Aim of the exercise:
The records below should be set down in full, please, without any change.

---------- Provided information

### src/rtl/irq_rel_pkg.sv
package irq_rel_pkg;
    localparam int unsigned DEF_CPUS    = 4;
    localparam int unsigned DEF_VEC_W   = 8;
    localparam logic [7:0]  DEF_RELEASE = 8'h07;
endpackage

### src/rtl/irq_rel_prio.sv
module irq_rel_prio #(
    parameter int unsigned N  = 4,
    parameter int unsigned IW = (N > 1) ? $clog2(N) : 1
) (
    input  logic [N-1:0]  req_i,
    output logic          any_o,
    output logic [N-1:0]  grant_o,
    output logic [IW-1:0] idx_o
);
    logic [N:0] seen;
    assign seen[0] = 1'b0;

    for (genvar g = 0; g < N; g++) begin : g_chain
        assign grant_o[g]  = req_i[g] & ~seen[g];
        assign seen[g+1]   = seen[g] | req_i[g];
    end

    assign any_o = seen[N];

    always_comb begin
        idx_o = '0;
        for (int i = N - 1; i >= 0; i--) begin
            if (req_i[i]) idx_o = IW'(i);
        end
    end
endmodule

### src/rtl/irq_rel_service.sv
module irq_rel_service (
    input  logic clk,
    input  logic rst_n,
    input  logic pend_i,
    input  logic set_i,
    output logic serv_o
);
    logic serv_d, serv_q;

    always_comb begin
        serv_d = pend_i ? (serv_q | set_i) : 1'b0;
    end

    always_ff @(posedge clk or negedge rst_n) begin
        if (!rst_n) serv_q <= 1'b0;
        else        serv_q <= serv_d;
    end

    assign serv_o = serv_q;

    // a low pending input leaves nothing marked as serviced
    assert_clear_on_idle_R7: assert property (@(posedge clk) disable iff (!rst_n)
        !pend_i |=> !serv_o);
    // a forward is only ever requested while pending is high
    assert_set_needs_pend_R6: assert property (@(posedge clk) disable iff (!rst_n)
        set_i |-> pend_i);
endmodule

### src/rtl/irq_release_filter.sv
module irq_release_filter
    import irq_rel_pkg::*;
#(
    parameter int unsigned   NUM_CPU      = DEF_CPUS,
    parameter int unsigned   VEC_W        = DEF_VEC_W,
    parameter logic [VEC_W-1:0] RELEASE_CODE = VEC_W'(DEF_RELEASE)
) (
    input  logic                     clk,
    input  logic                     rst_n,
    input  logic                     irq_pending_i,
    input  logic [NUM_CPU-1:0]       cpu_req_i,
    output logic [NUM_CPU-1:0]       cpu_rsp_valid_o,
    output logic [NUM_CPU*VEC_W-1:0] cpu_rsp_vec_o,
    output logic                     ds_req_o,
    input  logic                     ds_ack_i,
    input  logic [VEC_W-1:0]         ds_vec_i
);
    localparam int unsigned IW = (NUM_CPU > 1) ? $clog2(NUM_CPU) : 1;

    typedef struct packed {
        logic                     busy;
        logic [IW-1:0]            owner;
        logic                     ds_req;
        logic [NUM_CPU-1:0]       rsp_v;
        logic [NUM_CPU*VEC_W-1:0] rsp_vec;
    } state_t;

    state_t st_d, st_q;

    logic               any_req;
    logic [NUM_CPU-1:0] grant;
    logic [IW-1:0]      win_idx;
    logic               serviced;
    logic               fwd;

    irq_rel_prio #(.N(NUM_CPU), .IW(IW)) u_prio (
        .req_i   (cpu_req_i),
        .any_o   (any_req),
        .grant_o (grant),
        .idx_o   (win_idx)
    );

    irq_rel_service u_serv (
        .clk    (clk),
        .rst_n  (rst_n),
        .pend_i (irq_pending_i),
        .set_i  (fwd),
        .serv_o (serviced)
    );

    assign fwd = irq_pending_i & ~serviced & ~st_q.busy & any_req;

    always_comb begin
        st_d        = st_q;
        st_d.ds_req = 1'b0;
        st_d.rsp_v  = '0;
        if (st_q.busy && ds_ack_i) begin
            st_d.busy = 1'b0;
            for (int i = 0; i < NUM_CPU; i++) begin
                if (i == int'(st_q.owner)) begin
                    st_d.rsp_v[i]                 = 1'b1;
                    st_d.rsp_vec[i*VEC_W +: VEC_W] = ds_vec_i;
                end
            end
        end
        for (int i = 0; i < NUM_CPU; i++) begin
            if (cpu_req_i[i] && !(fwd && grant[i])) begin
                st_d.rsp_v[i]                 = 1'b1;
                st_d.rsp_vec[i*VEC_W +: VEC_W] = RELEASE_CODE;
            end
        end
        if (fwd) begin
            st_d.busy   = 1'b1;
            st_d.owner  = win_idx;
            st_d.ds_req = 1'b1;
        end
    end

    always_ff @(posedge clk or negedge rst_n) begin
        if (!rst_n) st_q <= '0;
        else        st_q <= st_d;
    end

    assign cpu_rsp_valid_o = st_q.rsp_v;
    assign cpu_rsp_vec_o   = st_q.rsp_vec;
    assign ds_req_o        = st_q.ds_req;

    // never two downstream reads back to back
    assert_single_forward_R2: assert property (@(posedge clk) disable iff (!rst_n)
        ds_req_o |=> !ds_req_o);
    // pending low yields no forward in the next cycle
    assert_idle_no_forward_R6: assert property (@(posedge clk) disable iff (!rst_n)
        !irq_pending_i |=> !ds_req_o);
    // an acknowledged downstream read produces a response next cycle
    assert_owner_served_R5: assert property (@(posedge clk) disable iff (!rst_n)
        (st_q.busy && ds_ack_i) |=> ($countones(cpu_rsp_valid_o) >= 1));
    // no new forward while one is outstanding
    assert_busy_blocks_R8: assert property (@(posedge clk) disable iff (!rst_n)
        (st_q.busy && !ds_ack_i) |=> !ds_req_o);

    for (genvar g = 0; g < NUM_CPU; g++) begin : g_chk
        // a released reader sees the release code one cycle later
        assert_release_next_R4: assert property (@(posedge clk) disable iff (!rst_n)
            (cpu_req_i[g] && !grant[g]) |=>
            (cpu_rsp_valid_o[g] && cpu_rsp_vec_o[g*VEC_W +: VEC_W] == RELEASE_CODE));
    end
endmodule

--------------------

Completed exercise:
### src/rtl/irq_rel_pkg.sv
package irq_rel_pkg;
    localparam int unsigned DEF_CPUS    = 4;
    localparam int unsigned DEF_VEC_W   = 8;
    localparam logic [7:0]  DEF_RELEASE = 8'h07;
endpackage

### src/rtl/irq_rel_prio.sv
module irq_rel_prio #(
    parameter int unsigned N  = 4,
    parameter int unsigned IW = (N > 1) ? $clog2(N) : 1
) (
    input  logic [N-1:0]  req_i,
    output logic          any_o,
    output logic [N-1:0]  grant_o,
    output logic [IW-1:0] idx_o
);
    logic [N:0] seen;
    assign seen[0] = 1'b0;

    for (genvar g = 0; g < N; g++) begin : g_chain
        assign grant_o[g]  = req_i[g] & ~seen[g];
        assign seen[g+1]   = seen[g] | req_i[g];
    end

    assign any_o = seen[N];

    always_comb begin
        idx_o = '0;
        for (int i = N - 1; i >= 0; i--) begin
            if (req_i[i]) idx_o = IW'(i);
        end
    end
endmodule

### src/rtl/irq_rel_service.sv
module irq_rel_service (
    input  logic clk,
    input  logic rst_n,
    input  logic pend_i,
    input  logic set_i,
    output logic serv_o
);
    logic serv_d, serv_q;

    always_comb begin
        serv_d = pend_i ? (serv_q | set_i) : 1'b0;
    end

    always_ff @(posedge clk or negedge rst_n) begin
        if (!rst_n) serv_q <= 1'b0;
        else        serv_q <= serv_d;
    end

    assign serv_o = serv_q;

    // a low pending input leaves nothing marked as serviced
    assert_clear_on_idle_R7: assert property (@(posedge clk) disable iff (!rst_n)
        !pend_i |=> !serv_o);
    // a forward is only ever requested while pending is high
    assert_set_needs_pend_R6: assert property (@(posedge clk) disable iff (!rst_n)
        set_i |-> pend_i);
endmodule

### src/rtl/irq_release_filter.sv
module irq_release_filter
    import irq_rel_pkg::*;
#(
    parameter int unsigned   NUM_CPU      = DEF_CPUS,
    parameter int unsigned   VEC_W        = DEF_VEC_W,
    parameter logic [VEC_W-1:0] RELEASE_CODE = VEC_W'(DEF_RELEASE)
) (
    input  logic                     clk,
    input  logic                     rst_n,
    input  logic                     irq_pending_i,
    input  logic [NUM_CPU-1:0]       cpu_req_i,
    output logic [NUM_CPU-1:0]       cpu_rsp_valid_o,
    output logic [NUM_CPU*VEC_W-1:0] cpu_rsp_vec_o,
    output logic                     ds_req_o,
    input  logic                     ds_ack_i,
    input  logic [VEC_W-1:0]         ds_vec_i
);
    localparam int unsigned IW = (NUM_CPU > 1) ? $clog2(NUM_CPU) : 1;

    typedef struct packed {
        logic                     busy;
        logic [IW-1:0]            owner;
        logic                     ds_req;
        logic [NUM_CPU-1:0]       rsp_v;
        logic [NUM_CPU*VEC_W-1:0] rsp_vec;
    } state_t;

    state_t st_d, st_q;

    logic               any_req;
    logic [NUM_CPU-1:0] grant;
    logic [IW-1:0]      win_idx;
    logic               serviced;
    logic               fwd;

    irq_rel_prio #(.N(NUM_CPU), .IW(IW)) u_prio (
        .req_i   (cpu_req_i),
        .any_o   (any_req),
        .grant_o (grant),
        .idx_o   (win_idx)
    );

    irq_rel_service u_serv (
        .clk    (clk),
        .rst_n  (rst_n),
        .pend_i (irq_pending_i),
        .set_i  (fwd),
        .serv_o (serviced)
    );

    assign fwd = irq_pending_i & ~serviced & ~st_q.busy & any_req;

    always_comb begin
        st_d        = st_q;
        st_d.ds_req = 1'b0;
        st_d.rsp_v  = '0;
        if (st_q.busy && ds_ack_i) begin
            st_d.busy = 1'b0;
            for (int i = 0; i < NUM_CPU; i++) begin
                if (i == int'(st_q.owner)) begin
                    st_d.rsp_v[i]                 = 1'b1;
                    st_d.rsp_vec[i*VEC_W +: VEC_W] = ds_vec_i;
                end
            end
        end
        for (int i = 0; i < NUM_CPU; i++) begin
            if (cpu_req_i[i] && !(fwd && grant[i])) begin
                st_d.rsp_v[i]                 = 1'b1;
                st_d.rsp_vec[i*VEC_W +: VEC_W] = RELEASE_CODE;
            end
        end
        if (fwd) begin
            st_d.busy   = 1'b1;
            st_d.owner  = win_idx;
            st_d.ds_req = 1'b1;
        end
    end

    always_ff @(posedge clk or negedge rst_n) begin
        if (!rst_n) st_q <= '0;
        else        st_q <= st_d;
    end

    assign cpu_rsp_valid_o = st_q.rsp_v;
    assign cpu_rsp_vec_o   = st_q.rsp_vec;
    assign ds_req_o        = st_q.ds_req;

    // never two downstream reads back to back
    assert_single_forward_R2: assert property (@(posedge clk) disable iff (!rst_n)
        ds_req_o |=> !ds_req_o);
    // pending low yields no forward in the next cycle
    assert_idle_no_forward_R6: assert property (@(posedge clk) disable iff (!rst_n)
        !irq_pending_i |=> !ds_req_o);
    // an acknowledged downstream read produces a response next cycle
    assert_owner_served_R5: assert property (@(posedge clk) disable iff (!rst_n)
        (st_q.busy && ds_ack_i) |=> ($countones(cpu_rsp_valid_o) >= 1));
    // no new forward while one is outstanding
    assert_busy_blocks_R8: assert property (@(posedge clk) disable iff (!rst_n)
        (st_q.busy && !ds_ack_i) |=> !ds_req_o);

    for (genvar g = 0; g < NUM_CPU; g++) begin : g_chk
        // a released reader sees the release code one cycle later
        assert_release_next_R4: assert property (@(posedge clk) disable iff (!rst_n)
            (cpu_req_i[g] && !grant[g]) |=>
            (cpu_rsp_valid_o[g] && cpu_rsp_vec_o[g*VEC_W +: VEC_W] == RELEASE_CODE));
    end
endmodule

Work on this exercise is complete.